▶ _What the task requires_
Scan the entries for lines with "inverters" and say how many there are, with nothing more.

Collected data
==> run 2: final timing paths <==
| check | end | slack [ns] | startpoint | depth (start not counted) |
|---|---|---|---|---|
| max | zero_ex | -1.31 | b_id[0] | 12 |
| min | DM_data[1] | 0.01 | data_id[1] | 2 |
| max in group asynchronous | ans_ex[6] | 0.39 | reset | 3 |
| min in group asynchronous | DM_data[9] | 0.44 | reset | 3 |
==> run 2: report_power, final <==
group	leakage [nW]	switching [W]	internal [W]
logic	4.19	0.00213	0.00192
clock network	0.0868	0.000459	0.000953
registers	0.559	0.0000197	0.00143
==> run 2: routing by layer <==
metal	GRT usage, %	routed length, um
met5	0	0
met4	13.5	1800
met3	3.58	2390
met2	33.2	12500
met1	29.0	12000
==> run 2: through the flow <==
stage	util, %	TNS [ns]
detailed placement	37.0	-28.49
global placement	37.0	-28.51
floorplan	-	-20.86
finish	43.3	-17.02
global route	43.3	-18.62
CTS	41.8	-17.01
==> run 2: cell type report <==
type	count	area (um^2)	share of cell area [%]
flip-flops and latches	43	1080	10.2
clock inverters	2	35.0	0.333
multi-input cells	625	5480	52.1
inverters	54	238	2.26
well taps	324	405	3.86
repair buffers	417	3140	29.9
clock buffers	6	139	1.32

▶ _Exercise response_
2